音樂舞蹈史詩《東方紅》誕生前後

48年前,為迎接新中國成立15周年,文藝界獻上了音樂舞蹈史詩《東方紅》 。《東方紅》一經問世便久演不衰,成為新中國音樂舞臺上的經典之作。

空政文工團創作了一台以革命歷史歌曲為主要內容的大歌舞

1960年,解放軍總參謀長羅瑞卿率領中國軍事代表團訪問朝鮮,同行的還有空軍司令員劉亞樓。訪朝期間,朝鮮方面為他們演出了一場名為《三千里江山》的大型歌舞。演出的氣勢非常龐大,其中,大多數曲目是由戰爭年代的歌舞改編加工而成。

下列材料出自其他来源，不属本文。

<file path="src/logic/pbm_map.svh">
// constants for the port b bus-matching, swap and parity block
`ifndef PBM_MAP_SVH
`define PBM_MAP_SVH
`define PBM_FIFO_DEPTH     7'h40
`define PBM_OFFSET_HH      7'h10
`define PBM_OFFSET_HL      7'h0C
`define PBM_OFFSET_LH      7'h08
`define PBM_OFFSET_LL      7'h04
`define PBM_SWAP_NONE      2'h0
`define PBM_SWAP_REVERSE   2'h1
`define PBM_SWAP_HALVES    2'h2
`define PBM_SWAP_PAIRS     2'h3
`define PBM_LAST_LONG      2'h0
`define PBM_LAST_WORD      2'h1
`define PBM_LAST_BYTE      2'h3
`define PBM_LANE_TOP       2'h3
`define PBM_LANE_BOTTOM    2'h0
`endif

</file>
<file path="src/logic/pbm_pkg.sv">
// types shared by the port b bus-matching block
package pbm_pkg;
  typedef enum logic [1:0] {PBM_LONG, PBM_WORD, PBM_BYTE} pbm_width_type;
endpackage

</file>
<file path="src/logic/pbm_parity.sv">
// four 9-bit parity trees: byte check and parity substitution
`timescale 1ns/1ns
module pbm_parity (
  // data and parity sense
  input  wire logic [35:0] data,
  input  wire logic        odd_select,
  // results
  output logic      [3:0]  byte_error,
  output logic      [35:0] generated
);
  genvar g;
  generate
    for (g = 0; g < 4; g++) begin : g_tree
      wire logic [8:0] grp      = data[9*g +: 9];
      // odd count of lows in 9 bits means even count of ones
      wire logic       ones_odd = ^grp;
      wire logic       low8_odd = ^grp[7:0];
      assign byte_error[g]         = odd_select ? ~ones_odd : ones_odd;
      assign generated[9*g +: 9]   = {odd_select ? ~low8_odd : low8_odd, grp[7:0]};
    end
  endgenerate
endmodule

</file>
<file path="src/logic/pbm_top.sv">
// port b bus matching, byte swapping, parity and fifo2 flag levels
`timescale 1ns/1ns
`include "pbm_map.svh"
//
// What this block does
// - fifo2 flags follow stored level and offset
// - port b long, word, byte; big/little lanes
// - size and endian selects captured, used next edge
// - storage holds long words; mailboxes never converted
// - narrow fifo1 reads release aux parts in turn
// - new width on read fetches fresh word
// - unused read lanes hold last value
// - narrow writes assemble; last part commits word
// - new width on write restarts assembly
// - both sizes high selects mailboxes, full width
// - mailbox access keeps previous width selection
// - four byte orders, whole bytes, not mailbox
// - swap sampled at start of each long word
// - read swaps then narrows; write assembles then swaps
// - four byte parity checks per port, valid lanes
// - odd/even sense of low-bit count flags error
// - mailbox read with generation forces error high
// - generated parity replaces each byte top bit
// - writes store all nine bits unchanged
// - fifo1 and port a read parity generated before output register
// - mailbox parity generation only on selected read
// - transfer on edge with select low, enable high
// - big-endian uses top lanes, little bottom lanes
// - swap codes give ABCD, DCBA, CDAB, BADC
module pbm_top import pbm_pkg::*; (
  // clock and reset
  input  wire logic        mclk,
  input  wire logic        rst,
  // port b control
  input  wire logic        port_b_chip_select_n,
  input  wire logic        port_b_transfer_enable,
  input  wire logic        port_b_write_not_read,
  input  wire logic        width_select_lo,
  input  wire logic        width_select_hi,
  input  wire logic        big_endian_select_n,
  input  wire logic        swap_select_lo,
  input  wire logic        swap_select_hi,
  input  wire logic        port_b_parity_generate,
  input  wire logic        odd_parity_select,
  // port b bus
  input  wire logic [35:0] port_b_data_in,
  output logic      [35:0] port_b_data_out,
  output logic             port_b_data_oe,
  output logic             port_b_parity_error_n,
  // fifo1 storage head and mail1 register
  input  wire logic [35:0] fifo1_read_data,
  output logic             fifo1_read_strobe,
  input  wire logic [35:0] mail1_data,
  output logic             mail1_read_strobe,
  // fifo2 storage and mail2 register
  output logic      [35:0] fifo2_write_data,
  output logic             fifo2_write_strobe,
  output logic      [35:0] mail2_write_data,
  output logic             mail2_write_strobe,
  // port a checking and read generation
  input  wire logic        port_a_chip_select_n,
  input  wire logic        port_a_transfer_enable,
  input  wire logic        port_a_write_not_read,
  input  wire logic        port_a_mailbox_select,
  input  wire logic        port_a_parity_generate,
  input  wire logic [35:0] port_a_data_in,
  input  wire logic [35:0] port_a_read_word,
  output logic      [35:0] port_a_data_out,
  output logic             port_a_parity_error_n,
  // fifo2 level and flags
  input  wire logic [6:0]  fifo2_level,
  input  wire logic        offset_select_lo,
  input  wire logic        offset_select_hi,
  output logic             fifo2_empty_n,
  output logic             fifo2_almost_empty_n,
  output logic             fifo2_almost_full_n,
  output logic             fifo2_full_n
);
  ////////////////////////////////////////////////////////////////////////////
  function automatic logic [35:0] swap_bytes(input logic [35:0] w, input logic [1:0] code);
    case (code)
      `PBM_SWAP_REVERSE: swap_bytes = {w[8:0], w[17:9], w[26:18], w[35:27]};
      `PBM_SWAP_HALVES:  swap_bytes = {w[17:9], w[8:0], w[35:27], w[26:18]};
      `PBM_SWAP_PAIRS:   swap_bytes = {w[26:18], w[35:27], w[8:0], w[17:9]};
      default:           swap_bytes = w;
    endcase
  endfunction
  // lane enable and source byte for part k of a long word
  function automatic logic [2:0] lane_map(input pbm_width_type w, input logic big, input logic [1:0] k,
                                          input logic [1:0] lane);
    case (w)
      PBM_WORD: lane_map = big ? {lane[1], 2'(lane - {k[0], 1'b0})} : {~lane[1], 2'(lane + {k[0], 1'b0})};
      PBM_BYTE: lane_map = big ? {lane == `PBM_LANE_TOP, 2'(`PBM_LANE_TOP - k)} : {lane == `PBM_LANE_BOTTOM, k};
      default:  lane_map = {1'b1, lane};
    endcase
  endfunction

  function automatic logic [1:0] last_part(input pbm_width_type w);
    case (w)
      PBM_WORD: last_part = `PBM_LAST_WORD;
      PBM_BYTE: last_part = `PBM_LAST_BYTE;
      default:  last_part = `PBM_LAST_LONG;
    endcase
  endfunction

  ////////////////////////////////////////////////////////////////////////////
  // captured selections
  pbm_width_type width_reg;
  logic          mbx_reg;
  logic          big_reg;
  logic [6:0]    offset_reg;
  wire logic     sel_mbx   = width_select_hi & width_select_lo;
  wire pbm_width_type width_in = width_select_hi ? PBM_WORD : (width_select_lo ? PBM_BYTE : PBM_LONG);
  wire logic [2:0] key_now = {width_reg, big_reg};
  wire logic [1:0] swap_in = {swap_select_hi, swap_select_lo};
  wire logic [1:0] last_now = last_part(width_reg);

  always_ff @(posedge mclk) begin
    if (rst) begin
      width_reg <= PBM_LONG;
      mbx_reg   <= 1'b0;
      big_reg   <= 1'b0;
    end else begin
      mbx_reg <= sel_mbx;
      big_reg <= ~big_endian_select_n;
      if (!sel_mbx)
        width_reg <= width_in;
    end
  end

  // offset is caught while reset is held; sync reset so a pin value is legal here
  always_ff @(posedge mclk) begin
    if (rst)
      case ({offset_select_hi, offset_select_lo})
        2'h3:    offset_reg <= `PBM_OFFSET_HH;
        2'h2:    offset_reg <= `PBM_OFFSET_HL;
        2'h1:    offset_reg <= `PBM_OFFSET_LH;
        default: offset_reg <= `PBM_OFFSET_LL;
      endcase
  end

  ////////////////////////////////////////////////////////////////////////////
  // transfer decode
  wire logic b_sel     = ~port_b_chip_select_n & port_b_transfer_enable;
  wire logic b_rd_fifo = b_sel & ~port_b_write_not_read & ~mbx_reg;
  wire logic b_wr_fifo = b_sel & port_b_write_not_read & ~mbx_reg;
  wire logic b_rd_mbx  = b_sel & ~port_b_write_not_read & mbx_reg;
  wire logic b_wr_mbx  = b_sel & port_b_write_not_read & mbx_reg;
  wire logic b_mb_gen  = b_rd_mbx & port_b_parity_generate;
  wire logic a_rd      = ~port_a_chip_select_n & port_a_transfer_enable & ~port_a_write_not_read;
  wire logic a_mb_gen  = a_rd & port_a_mailbox_select & port_a_parity_generate;

  ////////////////////////////////////////////////////////////////////////////
  // parity trees
  logic [3:0]  a_err;
  logic [3:0]  b_err;
  logic [35:0] f1_gen;
  logic [35:0] m1_gen;
  logic [35:0] a_gen;
  logic [35:0] f1_swapped;
  assign f1_swapped = swap_bytes(fifo1_read_data, swap_in);

  pbm_parity u_chk_a (.data(port_a_data_in), .odd_select(odd_parity_select), .byte_error(a_err), .generated());
  pbm_parity u_chk_b (.data(port_b_data_in), .odd_select(odd_parity_select), .byte_error(b_err), .generated());
  pbm_parity u_gen_f1 (.data(f1_swapped), .odd_select(odd_parity_select), .byte_error(), .generated(f1_gen));
  pbm_parity u_gen_m1 (.data(mail1_data), .odd_select(odd_parity_select), .byte_error(), .generated(m1_gen));
  pbm_parity u_gen_a (.data(port_a_read_word), .odd_select(odd_parity_select), .byte_error(), .generated(a_gen));

  logic [3:0] b_valid;
  genvar gl;
  generate
    for (gl = 0; gl < 4; gl++) begin : g_valid
      wire logic [2:0] vmap = lane_map(width_reg, big_reg, 2'h0, 2'(gl));
      assign b_valid[gl] = mbx_reg | vmap[2];
    end
  endgenerate

  logic pe_a_reg;
  logic pe_b_reg;
  always_ff @(posedge mclk) begin
    if (rst) begin
      pe_a_reg <= 1'b1;
      pe_b_reg <= 1'b1;
    end else begin
      pe_a_reg <= a_mb_gen | ~|a_err;
      pe_b_reg <= b_mb_gen | ~|(b_err & b_valid);
    end
  end
  assign port_a_parity_error_n = pe_a_reg;
  assign port_b_parity_error_n = pe_b_reg;

  ////////////////////////////////////////////////////////////////////////////
  // fifo1 read path: swap, generate, then narrow
  logic [35:0] rd_aux_reg;
  logic [35:0] rd_out_reg;
  logic [1:0]  rd_idx_reg;
  logic        rd_more_reg;
  logic [2:0]  rd_key_reg;
  wire logic   rd_new  = ~rd_more_reg | (rd_key_reg != key_now);
  wire logic [1:0]  rd_k    = rd_new ? 2'h0 : 2'(rd_idx_reg + 2'h1);
  wire logic [35:0] rd_src  = rd_new ? (port_b_parity_generate ? f1_gen : f1_swapped) : rd_aux_reg;
  logic [35:0] rd_out_next;
  logic [35:0] wr_asm_next;
  logic [35:0] wr_asm_reg;

  generate
    for (gl = 0; gl < 4; gl++) begin : g_lane
      wire logic [2:0] rmap = lane_map(width_reg, big_reg, rd_k, 2'(gl));
      assign rd_out_next[9*gl +: 9] = rmap[2] ? rd_src[9*rmap[1:0] +: 9] : rd_out_reg[9*gl +: 9];
    end
  endgenerate

  always_ff @(posedge mclk) begin
    if (rst) begin
      rd_aux_reg  <= 36'h0;
      rd_out_reg  <= 36'h0;
      rd_idx_reg  <= 2'h0;
      rd_more_reg <= 1'b0;
      rd_key_reg  <= 3'h0;
    end else if (b_rd_fifo) begin
      rd_out_reg  <= rd_out_next;
      rd_aux_reg  <= rd_src;
      rd_idx_reg  <= rd_k;
      rd_more_reg <= rd_k != last_now;
      rd_key_reg  <= key_now;
    end
  end
  assign fifo1_read_strobe = b_rd_fifo & rd_new;

  // mail1 bypasses narrowing and swapping
  assign port_b_data_out   = mbx_reg ? (b_mb_gen ? m1_gen : mail1_data) : rd_out_reg;
  assign port_b_data_oe    = ~port_b_chip_select_n & ~port_b_write_not_read;
  assign mail1_read_strobe = b_rd_mbx;

  ////////////////////////////////////////////////////////////////////////////
  // fifo2 write path: assemble, then swap on commit
  logic [1:0]  wr_idx_reg;
  logic        wr_more_reg;
  logic [2:0]  wr_key_reg;
  logic [1:0]  wr_swap_reg;
  logic [35:0] f2_data_reg;
  logic        f2_strobe_reg;
  logic [35:0] m2_data_reg;
  logic        m2_strobe_reg;
  wire logic   wr_new  = ~wr_more_reg | (wr_key_reg != key_now);
  wire logic [1:0] wr_k    = wr_new ? 2'h0 : 2'(wr_idx_reg + 2'h1);
  wire logic [1:0] wr_swap = wr_new ? swap_in : wr_swap_reg;
  wire logic   wr_done = wr_k == last_now;

  generate
    for (gl = 0; gl < 4; gl++) begin : g_asm
      wire logic [2:0] m0 = lane_map(width_reg, big_reg, wr_k, 2'h0);
      wire logic [2:0] m1 = lane_map(width_reg, big_reg, wr_k, 2'h1);
      wire logic [2:0] m2 = lane_map(width_reg, big_reg, wr_k, 2'h2);
      wire logic [2:0] m3 = lane_map(width_reg, big_reg, wr_k, 2'h3);
      assign wr_asm_next[9*gl +: 9] =
        (m3[2] && m3[1:0] == 2'(gl)) ? port_b_data_in[35:27] :
        (m2[2] && m2[1:0] == 2'(gl)) ? port_b_data_in[26:18] :
        (m1[2] && m1[1:0] == 2'(gl)) ? port_b_data_in[17:9]  :
        (m0[2] && m0[1:0] == 2'(gl)) ? port_b_data_in[8:0]   : wr_asm_reg[9*gl +: 9];
    end
  endgenerate

  always_ff @(posedge mclk) begin
    if (rst) begin
      wr_asm_reg    <= 36'h0;
      wr_idx_reg    <= 2'h0;
      wr_more_reg   <= 1'b0;
      wr_key_reg    <= 3'h0;
      wr_swap_reg   <= `PBM_SWAP_NONE;
      f2_data_reg   <= 36'h0;
      f2_strobe_reg <= 1'b0;
      m2_data_reg   <= 36'h0;
      m2_strobe_reg <= 1'b0;
    end else begin
      f2_strobe_reg <= b_wr_fifo & wr_done;
      m2_strobe_reg <= b_wr_mbx;
      if (b_wr_mbx)
        m2_data_reg <= port_b_data_in;
      if (b_wr_fifo) begin
        wr_asm_reg  <= wr_asm_next;
        wr_idx_reg  <= wr_k;
        wr_more_reg <= ~wr_done;
        wr_key_reg  <= key_now;
        wr_swap_reg <= wr_swap;
        if (wr_done)
          f2_data_reg <= swap_bytes(wr_asm_next, wr_swap);
      end
    end
  end
  assign fifo2_write_data   = f2_data_reg;
  assign fifo2_write_strobe = f2_strobe_reg;
  assign mail2_write_data   = m2_data_reg;
  assign mail2_write_strobe = m2_strobe_reg;

  ////////////////////////////////////////////////////////////////////////////
  // port a read output and fifo2 flags
  logic [35:0] a_out_reg;
  logic [3:0]  flag_reg;
  always_ff @(posedge mclk) begin
    if (rst) begin
      a_out_reg <= 36'h0;
      flag_reg  <= 4'h0;
    end else begin
      if (a_rd)
        a_out_reg <= port_a_parity_generate ? a_gen : port_a_read_word;
      flag_reg <= {fifo2_level != 7'h0, fifo2_level > offset_reg,
                   fifo2_level < 7'(`PBM_FIFO_DEPTH - offset_reg), fifo2_level != `PBM_FIFO_DEPTH};
    end
  end
  assign port_a_data_out      = a_out_reg;
  assign fifo2_empty_n        = flag_reg[3];
  assign fifo2_almost_empty_n = flag_reg[2];
  assign fifo2_almost_full_n  = flag_reg[1];
  assign fifo2_full_n         = flag_reg[0];
endmodule

</file>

回國途中他們經過瀋陽,瀋陽軍區為招待他們,演出了一場晚會,晚會上演出了4首革命歷史歌曲,這4首歌曲給劉亞樓留下了深刻印象。於是,一個念頭在他心中油然而生。他想,在長期的革命戰爭年代裏,我們根據地和解放區流傳著一大批深受廣大軍民喜愛的革命歌曲,這些歌曲在群眾中很有影響,有的一直傳唱至今。加上當時正處在三年困難時期,迫切需要用充滿革命激情的文藝作品去教育人民、鼓舞人民。不久,劉亞樓在杭州開會,見到了空政文工團總團副團長張雙虎,劉亞樓對張雙虎說:“現在的年輕人沒有經歷過戰爭,對中國革命歷史懂得不多,應該對他們進行這方面的傳統教育。前不久,瀋陽軍區唱了4首歌,你們空政文工團也應該唱幾首。”

為了完成領導佈置的任務,空政文工團經過研究,決定由總團副團長牛暢負責這項工作。

在組織創作人員討論時,有人問道:“劉司令怎麼想起來讓我們唱歌曲?”牛暢說:“聽說在朝鮮訪問時看過一個大歌舞。”這時舞蹈編劇佟承傑也說:“總政歌舞團去了,他們在朝鮮也看過這個大歌舞。”於是,牛暢馬上派人去總政歌舞團,要來了那場大歌舞的中文節目單。節目單的總題目是:音樂舞蹈史詩《三千里江山》,內容既有歌也有舞,歌舞結合。

文工團的詞作家張士燮仔細看了節目單後想起了一件事,他問牛暢說:“我記得你在太行山時不是搞過一個大型活報劇嗎?我看這個大歌舞和你搞的那個活報劇差不多。”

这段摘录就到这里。